Listed records Start Marker

--- src/verilog/dma_fifo_pkg.sv ---
// Geometry constants of the SCSI DMA longword FIFO
// Byte pointer preset values and the lane-mask type

package dma_fifo_pkg;

  // Longword storage
  localparam int WORD_W     = 32;  // One longword
  localparam int FIFO_DEPTH = 8;   // Longwords held
  localparam int PTR_W      = 3;   // Next-in / next-out pointer width
  localparam int CNT_W      = 4;   // Occupancy count, must hold FIFO_DEPTH

  // Byte lanes
  localparam int LANES  = 4;              // Bytes per longword
  localparam int BYTE_W = WORD_W / LANES; // Width of one lane
  localparam int BPTR_W = 2;              // Byte pointer width

  // Byte pointer values loaded by clear and by the ACR write
  localparam logic [BPTR_W-1:0] BPTR_START = 2'd0;  // First byte, bits 31:24
  localparam logic [BPTR_W-1:0] BPTR_MID25 = 2'd2;  // Transfer starts on odd word

  // Lane write enables, big-endian
  //   bit 3 -> bits 31:24
  //   bit 2 -> bits 23:16
  //   bit 1 -> bits 15:8
  //   bit 0 -> bits 7:0
  typedef logic [LANES-1:0] lane_mask_t;

  // Lanes covered by the CPU half-word loads
  localparam lane_mask_t LANES_HIGH = 4'b1100;  // lhword
  localparam lane_mask_t LANES_LOW  = 4'b0011;  // llword

endpackage

--- src/verilog/fifo_lane_decode.sv ---
// Byte pointer with ACR preset, increment and clears
// Decode of the CPU word loads and the SCSI byte load into lane write enables

`timescale 1ns/1ps

module fifo_lane_decode (
  input  logic                            LLWS,       // FIFO clock
  input  logic                            rst_n,      // Sync reset, active low
  input  logic                            rst_fifo_n, // Controller FIFO clear
  input  logic                            llword,     // CPU loads bits 15:0
  input  logic                            lhword,     // CPU loads bits 31:16
  input  logic                            lbyte_n,    // SCSI byte load, active low
  input  logic                            inc_bo,     // Step to next byte lane
  input  logic                            acr_wr,     // Control register write
  input  logic                            h_0c,       // Address decode for $0C
  input  logic                            mid25,      // Preset to the lower half-word
  output logic [dma_fifo_pkg::BPTR_W-1:0] byte_ptr,   // Current byte lane
  output dma_fifo_pkg::lane_mask_t        lane_we     // Per-lane write enables
);

  import dma_fifo_pkg::*;

  logic              acr_load;    // ACR write hits $0C
  logic [BPTR_W-1:0] preset_val;  // Value the ACR write loads
  lane_mask_t        word_lanes;  // Lanes from the half-word loads
  lane_mask_t        byte_lanes;  // Lane from the byte load

  // ACR preset
  assign acr_load   = acr_wr & h_0c;
  assign preset_val = mid25 ? BPTR_MID25 : BPTR_START;

  // Byte pointer register
  // Preset has priority over the increment, both clears over everything
  always_ff @(posedge LLWS) begin
    if (!rst_n || !rst_fifo_n) begin
      byte_ptr <= BPTR_START;
    end else if (acr_load) begin
      byte_ptr <= preset_val;
    end else if (inc_bo) begin
      byte_ptr <= byte_ptr + 1'b1;  // Wraps from 3 back to 0
    end
  end

  // Half-word loads each cover two lanes
  always_comb begin
    word_lanes = '0;
    if (lhword) begin
      word_lanes = word_lanes | LANES_HIGH;  // Bits 31:16
    end
    if (llword) begin
      word_lanes = word_lanes | LANES_LOW;   // Bits 15:0
    end
  end

  // Byte load goes to lane 3 - byte_ptr
  // Pointer 0 is the most significant byte
  always_comb begin
    for (int l = 0; l < LANES; l++) begin
      byte_lanes[l] = !lbyte_n && (byte_ptr == BPTR_W'(LANES - 1 - l));
    end
  end

  // Sources can overlap in one cycle; the store sees the union
  // Decode uses the pointer before any update on this edge
  assign lane_we = word_lanes | byte_lanes;

endmodule

--- src/verilog/fifo_store.sv ---
// Eight-longword storage array with byte-lane writes
// Next-in and next-out pointers, unregistered read of the next-out word

`timescale 1ns/1ps

module fifo_store (
  input  logic                            LLWS,       // FIFO clock
  input  logic                            rst_n,      // Sync reset, active low
  input  logic                            rst_fifo_n, // Controller FIFO clear
  input  dma_fifo_pkg::lane_mask_t        lane_we,    // Lanes to write this edge
  input  logic                            inc_ni,     // Advance next-in
  input  logic                            inc_no,     // Advance next-out
  input  logic [dma_fifo_pkg::WORD_W-1:0] id,         // Write data
  output logic [dma_fifo_pkg::WORD_W-1:0] od          // Word at next-out
);

  import dma_fifo_pkg::*;

  logic [WORD_W-1:0] mem [FIFO_DEPTH];  // Longword buffer, no reset
  logic [PTR_W-1:0]  next_in;           // Write address
  logic [PTR_W-1:0]  next_out;          // Read address

  // Next-in pointer
  // Depth is a power of two so the pointer wraps on its own
  always_ff @(posedge LLWS) begin
    if (!rst_n || !rst_fifo_n) begin
      next_in <= '0;
    end else if (inc_ni) begin
      next_in <= next_in + 1'b1;
    end
  end

  // Next-out pointer
  always_ff @(posedge LLWS) begin
    if (!rst_n || !rst_fifo_n) begin
      next_out <= '0;
    end else if (inc_no) begin
      next_out <= next_out + 1'b1;
    end
  end

  // Lane writes at the current next-in address
  // A write together with inc_ni still lands in the old slot
  always_ff @(posedge LLWS) begin
    for (int l = 0; l < LANES; l++) begin
      if (lane_we[l]) begin
        mem[next_in][l*BYTE_W +: BYTE_W] <= id[l*BYTE_W +: BYTE_W];
      end
    end
  end

  // Read port
  // No output register, so after an inc_no edge od already
  // shows the following word in that cycle
  assign od = mem[next_out];

endmodule

--- src/verilog/fifo_occupancy.sv ---
// Longword occupancy counter
// Full and empty flags decoded from the registered count

`timescale 1ns/1ps

module fifo_occupancy (
  input  logic LLWS,       // FIFO clock
  input  logic rst_n,      // Sync reset, active low
  input  logic rst_fifo_n, // Controller FIFO clear
  input  logic inc_fifo,   // One longword added
  input  logic dec_fifo,   // One longword removed
  output logic fifo_full,  // Count at FIFO_DEPTH
  output logic fifo_empty  // Count at zero
);

  import dma_fifo_pkg::*;

  logic [CNT_W-1:0] count;    // Longwords held, 0 to FIFO_DEPTH
  logic             do_inc;   // Accepted increment
  logic             do_dec;   // Accepted decrement

  // Both strobes together cancel out
  // Steps past the limits are dropped, tied to the flags
  assign do_inc = inc_fifo && !dec_fifo && !fifo_full;
  assign do_dec = dec_fifo && !inc_fifo && !fifo_empty;

  always_ff @(posedge LLWS) begin
    if (!rst_n || !rst_fifo_n) begin
      count <= '0;
    end else if (do_inc) begin
      count <= count + 1'b1;
    end else if (do_dec) begin
      count <= count - 1'b1;
    end
  end

  // Flags follow the count one edge after the strobe
  assign fifo_full  = (count == CNT_W'(FIFO_DEPTH));
  assign fifo_empty = (count == '0);

endmodule

--- src/verilog/dma_fifo.sv ---
// Top level of the SCSI DMA longword FIFO
// Connects lane decode, storage and occupancy; byte pointer status outputs

`timescale 1ns/1ps

module dma_fifo (
  input  logic                            LLWS,       // FIFO clock
  input  logic                            rst_n,      // Sync reset, active low
  input  logic                            rst_fifo_n, // FIFO clear from controller
  input  logic                            llword,     // CPU load, lower half-word
  input  logic                            lhword,     // CPU load, higher half-word
  input  logic                            lbyte_n,    // SCSI byte load, active low
  input  logic                            inc_bo,     // Byte pointer increment
  input  logic                            acr_wr,     // Control register write
  input  logic                            h_0c,       // Address decode for $0C
  input  logic                            mid25,      // ACR preset select
  input  logic                            inc_fifo,   // Count up
  input  logic                            dec_fifo,   // Count down
  input  logic                            inc_ni,     // Next-in advance
  input  logic                            inc_no,     // Next-out advance
  input  logic [dma_fifo_pkg::WORD_W-1:0] id,         // Data in
  output logic                            fifo_full,  // Eight longwords held
  output logic                            fifo_empty, // Nothing held
  output logic                            boeq0,      // Pointer on first byte
  output logic                            boeq3,      // Pointer on fourth byte
  output logic                            bo0,        // Byte pointer bit 0
  output logic                            bo1,        // Byte pointer bit 1
  output logic [dma_fifo_pkg::WORD_W-1:0] od          // Data out, next-out word
);

  import dma_fifo_pkg::*;

  logic [BPTR_W-1:0] byte_ptr;  // Current SCSI byte lane
  lane_mask_t        lane_we;   // Decoder to store

  // Decode: byte pointer and lane enables
  fifo_lane_decode u_decode (
    .LLWS       (LLWS),
    .rst_n      (rst_n),
    .rst_fifo_n (rst_fifo_n),
    .llword     (llword),
    .lhword     (lhword),
    .lbyte_n    (lbyte_n),
    .inc_bo     (inc_bo),
    .acr_wr     (acr_wr),
    .h_0c       (h_0c),
    .mid25      (mid25),
    .byte_ptr   (byte_ptr),
    .lane_we    (lane_we)
  );

  // Execute: array and its pointers
  fifo_store u_store (
    .LLWS       (LLWS),
    .rst_n      (rst_n),
    .rst_fifo_n (rst_fifo_n),
    .lane_we    (lane_we),
    .inc_ni     (inc_ni),
    .inc_no     (inc_no),
    .id         (id),
    .od         (od)
  );

  // Result: longword count and flags
  fifo_occupancy u_occupancy (
    .LLWS       (LLWS),
    .rst_n      (rst_n),
    .rst_fifo_n (rst_fifo_n),
    .inc_fifo   (inc_fifo),
    .dec_fifo   (dec_fifo),
    .fifo_full  (fifo_full),
    .fifo_empty (fifo_empty)
  );

  // Byte pointer status for the SCSI state machine
  assign bo0   = byte_ptr[0];
  assign bo1   = byte_ptr[1];
  assign boeq0 = (byte_ptr == BPTR_START);     // About to load bits 31:24
  assign boeq3 = (byte_ptr == BPTR_W'(LANES - 1)); // Last byte of the longword

endmodule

Listed records End Marker

» What the task asks
All lines of the records above with the word "llword" in them are to be copied.

» Worked solution
  localparam lane_mask_t LANES_LOW  = 4'b0011;  // llword
  input  logic                            llword,     // CPU loads bits 15:0
    if (llword) begin
  input  logic                            llword,     // CPU load, lower half-word
    .llword     (llword),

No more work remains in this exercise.